What it is: An append-only counter backed by a Y.Array of increment entries. Each entry records the client ID, delta, and timestamp.

When to use it: For values that should be summed across clients rather than overwritten — vote counts, view counters, inventory adjustments.

Yjs structure: Y.Array<{ client: string, delta: number, timestamp: number }>.

Materialized value: A number equal to the sum of all deltas. The Convex validator is v.number().

import { schema } from "@robelest/convex-embedded/crdt";

votes: schema.counter(),

To increment a counter, simply write the new total value in your mutation. The CRDT layer computes the delta between the old and new values during sync.

Set

What it is: An add-wins set backed by a Y.Map. Key presence indicates membership. Deleting a key removes the element. Yjs add-wins semantics mean that if one client adds an element while another removes it concurrently, the add wins.

When to use it: For collections of unique values where concurrent adds should not be lost — tags, labels, participant lists.

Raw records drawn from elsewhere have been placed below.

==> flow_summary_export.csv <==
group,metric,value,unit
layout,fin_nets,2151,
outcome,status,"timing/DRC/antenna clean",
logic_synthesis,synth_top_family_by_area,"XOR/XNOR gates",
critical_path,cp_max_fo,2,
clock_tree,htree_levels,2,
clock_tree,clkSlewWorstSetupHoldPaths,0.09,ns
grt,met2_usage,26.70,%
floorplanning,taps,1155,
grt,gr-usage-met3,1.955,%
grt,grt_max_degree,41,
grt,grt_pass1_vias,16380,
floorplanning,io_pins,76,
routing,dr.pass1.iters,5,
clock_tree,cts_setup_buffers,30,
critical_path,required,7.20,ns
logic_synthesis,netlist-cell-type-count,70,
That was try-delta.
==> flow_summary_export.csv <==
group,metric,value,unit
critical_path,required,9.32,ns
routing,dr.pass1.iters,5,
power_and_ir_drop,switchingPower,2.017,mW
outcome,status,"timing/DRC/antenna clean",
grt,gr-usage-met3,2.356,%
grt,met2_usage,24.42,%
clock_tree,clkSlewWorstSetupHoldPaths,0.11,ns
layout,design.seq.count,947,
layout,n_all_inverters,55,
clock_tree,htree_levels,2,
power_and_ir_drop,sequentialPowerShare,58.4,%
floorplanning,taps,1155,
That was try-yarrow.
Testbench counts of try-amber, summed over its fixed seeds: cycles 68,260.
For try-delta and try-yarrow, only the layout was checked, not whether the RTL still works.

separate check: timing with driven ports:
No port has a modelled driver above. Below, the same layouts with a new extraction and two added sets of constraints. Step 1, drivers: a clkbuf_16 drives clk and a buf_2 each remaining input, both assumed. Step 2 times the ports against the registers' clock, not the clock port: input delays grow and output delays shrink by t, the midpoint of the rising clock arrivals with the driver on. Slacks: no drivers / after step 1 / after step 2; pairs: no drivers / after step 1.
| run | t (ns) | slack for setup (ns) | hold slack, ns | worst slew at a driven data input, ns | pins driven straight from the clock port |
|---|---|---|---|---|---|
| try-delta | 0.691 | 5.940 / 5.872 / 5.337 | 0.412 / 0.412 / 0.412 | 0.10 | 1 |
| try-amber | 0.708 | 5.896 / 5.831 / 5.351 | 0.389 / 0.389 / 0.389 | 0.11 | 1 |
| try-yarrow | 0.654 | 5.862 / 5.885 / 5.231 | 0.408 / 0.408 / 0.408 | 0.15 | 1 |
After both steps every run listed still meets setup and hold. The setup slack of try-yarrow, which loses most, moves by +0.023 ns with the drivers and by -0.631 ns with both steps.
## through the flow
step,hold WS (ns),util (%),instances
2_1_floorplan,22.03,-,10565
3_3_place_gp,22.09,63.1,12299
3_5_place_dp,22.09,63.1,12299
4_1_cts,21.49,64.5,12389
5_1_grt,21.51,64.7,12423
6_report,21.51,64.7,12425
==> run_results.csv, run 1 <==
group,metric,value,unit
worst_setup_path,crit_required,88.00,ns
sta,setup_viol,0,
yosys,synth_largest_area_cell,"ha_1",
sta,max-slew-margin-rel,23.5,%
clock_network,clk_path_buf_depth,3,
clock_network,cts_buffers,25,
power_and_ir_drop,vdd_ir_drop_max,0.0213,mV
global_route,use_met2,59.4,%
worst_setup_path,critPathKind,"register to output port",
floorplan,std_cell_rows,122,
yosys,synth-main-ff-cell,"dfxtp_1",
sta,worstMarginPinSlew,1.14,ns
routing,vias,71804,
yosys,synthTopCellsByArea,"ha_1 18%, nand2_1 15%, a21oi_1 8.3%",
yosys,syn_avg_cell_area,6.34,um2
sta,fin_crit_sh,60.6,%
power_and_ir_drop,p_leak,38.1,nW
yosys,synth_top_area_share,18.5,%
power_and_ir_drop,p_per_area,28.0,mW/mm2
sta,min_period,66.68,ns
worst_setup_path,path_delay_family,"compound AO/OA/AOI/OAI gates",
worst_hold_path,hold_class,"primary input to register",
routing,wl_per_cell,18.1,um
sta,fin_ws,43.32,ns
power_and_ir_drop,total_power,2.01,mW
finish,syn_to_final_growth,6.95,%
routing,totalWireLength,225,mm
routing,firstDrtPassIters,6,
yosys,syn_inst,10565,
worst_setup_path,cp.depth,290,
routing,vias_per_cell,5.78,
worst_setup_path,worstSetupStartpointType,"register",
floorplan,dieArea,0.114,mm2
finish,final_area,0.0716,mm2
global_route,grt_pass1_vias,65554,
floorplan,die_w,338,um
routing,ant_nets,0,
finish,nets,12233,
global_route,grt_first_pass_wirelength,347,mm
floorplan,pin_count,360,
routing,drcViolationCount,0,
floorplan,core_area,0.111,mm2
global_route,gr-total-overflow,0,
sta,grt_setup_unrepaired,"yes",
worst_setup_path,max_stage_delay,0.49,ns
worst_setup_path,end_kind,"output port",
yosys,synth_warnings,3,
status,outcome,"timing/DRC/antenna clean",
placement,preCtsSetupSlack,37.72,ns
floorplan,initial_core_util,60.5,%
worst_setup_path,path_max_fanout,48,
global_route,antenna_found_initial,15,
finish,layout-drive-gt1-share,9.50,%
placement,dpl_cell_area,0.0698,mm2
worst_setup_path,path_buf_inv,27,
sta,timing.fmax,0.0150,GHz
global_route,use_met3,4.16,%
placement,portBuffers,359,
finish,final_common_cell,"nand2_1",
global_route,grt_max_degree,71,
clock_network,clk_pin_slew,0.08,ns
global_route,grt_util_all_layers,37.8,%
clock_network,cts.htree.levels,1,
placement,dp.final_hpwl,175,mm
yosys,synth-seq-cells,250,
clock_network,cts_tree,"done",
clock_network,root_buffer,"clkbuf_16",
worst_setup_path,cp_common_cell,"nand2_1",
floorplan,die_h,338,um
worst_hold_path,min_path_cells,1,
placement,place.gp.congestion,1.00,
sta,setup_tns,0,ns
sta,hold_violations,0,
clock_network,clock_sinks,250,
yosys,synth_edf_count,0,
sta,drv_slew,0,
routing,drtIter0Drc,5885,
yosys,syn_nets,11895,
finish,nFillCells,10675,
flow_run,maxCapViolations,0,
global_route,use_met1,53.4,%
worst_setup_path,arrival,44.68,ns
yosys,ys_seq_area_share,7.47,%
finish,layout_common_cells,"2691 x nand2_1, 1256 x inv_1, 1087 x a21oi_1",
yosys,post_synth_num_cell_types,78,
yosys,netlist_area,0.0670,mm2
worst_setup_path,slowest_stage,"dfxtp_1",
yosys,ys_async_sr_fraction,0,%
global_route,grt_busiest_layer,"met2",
What follows belongs to an exercise in optimizing a design on an open flow for small area, a short achievable clock period and few clock cycles; a production flow would make more cautious choices. The RTL was checked by simulation tests, not by an equivalence proof against the original design.

==> flow/design.v (outline; a module is shown in full before it is edited, if it fits) <==
// module bicubic_scaler: 669 lines
// module csamac_27x9: 1583 lines
// module csamul_27x19: 2963 lines
module bicubic_scaler (
    input  wire        clk,
    input  wire        rst,
    input  wire        start,
    input  wire        ch4,
    input  wire [15:0] src_addr,
    input  wire [15:0] dst_addr,
    input  wire [7:0]  old_w,
    input  wire [7:0]  old_h,
    input  wire [7:0]  new_w,
    input  wire [7:0]  new_h,
    output reg         busy,
    output reg         done,
    output reg         error,
    output reg         mem_valid,
    output reg         mem_we,
    output reg  [15:0] mem_addr,
    output reg  [7:0]  mem_wdata,
    input  wire        mem_ready,
    input  wire [7:0]  mem_rdata
);
  // ...
==> flow/run.sh <==
#!/bin/bash
# synth_recipe.tcl (not shown) runs the flow's synth.tcl, then flattens the netlist and writes it again
# the make line also repeats each setting of config.mk as NAME=value (left out here)
make -C /OpenROAD-flow-scripts/flow DESIGN_CONFIG=/design/flow/config.mk WORK_HOME=/design/flow/orfs CLKGATE_MAP_FILE= SYNTH_SCRIPT=/design/flow/synth_recipe.tcl finish
==> flow/config.mk <==
export PLATFORM = sky130hd
export DESIGN_NAME = bicubic_scaler
export DESIGN_NICKNAME = bicubic_scaler
export VERILOG_FILES = /design/flow/design.v
export SDC_FILE = /design/flow/constraint.sdc
export NUM_CORES = 4
export LEC_CHECK = 0
export CAP_MARGIN = 70
export CORE_MARGIN = 2
export CORE_UTILIZATION = 40
export SLEW_MARGIN = 70
==> flow/constraint.sdc <==
create_clock -name core_clock -period 20.0 [get_ports {clk}]
set_input_delay 4.0000 -clock core_clock [delete_from_list [all_inputs] [get_ports {clk}]]
set_output_delay 4.0000 -clock core_clock [all_outputs]
set_load 0.01 [all_outputs]
==> impl_metrics.py, run 1 <==
metrics = {
    "finish": {
        "top_regs": "num: 63 flops, R: 59 flops, den3: 52 flops",
        "final_layout_size_suffix_gt1_frac": 0.0886,
        "sequential_cell_total": 1645,
        "n_antenna_cell": 7,
        "area_growth_pct": 12.9,
        "comb.multi_input.count": 9267,
        "ff_latch_area_mm2": 0.0461,
        "buffer_area_frac": 0.0318,
    },
    "critical_path": {
        "reg2reg_slack_ps": 14210,
        "cpLargestDelayFamily": "buffers and inverters",
        "reg2regPathDepth": 20,
    },
    "detailed_routing": {
        "wl_met3_mm": 22.9,
        "drc": 0,
        "initialDrtViolationCount": 8080,
    },
    "sta": {
        "maxSlewViolCount": 0,
        "fmax_mhz": 163,
    },
    "synth": {
        "synthMuxAreaShare": 0.0478,
        "synth_compound_area_frac": 0.121,
        "synth_top_area_frac": 0.307,
        "synthArstFlopShare": 0,
        "syn_nets": 14658,
    },
    "die": {
        "dieArea_mm2": 0.323,
        "die_y_um": 568,
        "coreArea_mm2": 0.318,
        "n_tap_cell": 4180,
    },
    "grt": {
        "grt_util_met3": 0.0282,
    },
    "placed_design": {
        "gp_congestion": 0.919,
        "dp_hpwl_mm": 292,
    },
    "min_path": {
        "min_path_cells": 0,
    },
    "outcome": {
        "status": "complete, no violations",
    },
    "clock_network": {
        "postCtsHoldBufs": 0,
        "cts-htree-levels": 4,
        "cts_buffers": 196,
    },
}
Testbench counts, summed over its fixed seeds: cycles 84,119.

Yjs structure: Y.Map<{ addedBy: string, addedAt: number }> where each key is a serialized member.

Materialized value: An array. The Convex validator is the validator you pass to schema.set().

import { schema } from "@robelest/convex-embedded/crdt";
import { v } from "convex/values";

tags: schema.set(v.string()),

Members are serialized as strings for use as Y.Map keys. Objects are JSON-stringified.

Omit

What it is: A marker that a field exists only on the remote Convex backend. The field is stripped from every payload sent to the local embedded runtime.

When to use it: For fields that should not be synced to the client — large blobs, server-computed values, sensitive data, or fields only needed for server-side queries.

Yjs structure: None. Omitted fields are excluded from the Yjs document entirely.

Materialized value: The field does not exist in the local embedded database. It has whatever value the remote Convex backend stores.

import { schema } from "@robelest/convex-embedded/crdt";
import { v } from "convex/values";

// This field only exists on the remote backend
embedding: schema.omit(v.array(v.float64())),

Omit is only meaningful on tables declared with embeddedTable(). Tables not registered for sync are never sent to the local runtime in the first place.

How CRDT Fields Work in Practice

When you write a mutation with tasks.mutation(), the handler writes plain values to ctx.db as usual. On the remote Convex backend, after the handler runs:

  1. The mutation wrapper reads the committed document.
  2. It encodes the document into a Yjs state snapshot using the schema definition.
  3. The snapshot is stored as a binary delta via the embedded component’s insertDelta mutation.

On reconnect, the client sends its local Yjs state vectors. The server computes diffs against its stored deltas. The client applies the diffs, materializes the merged Yjs documents back to plain records, and ingests them into the embedded database.

All of this happens automatically. Your mutation handlers just read and write plain values.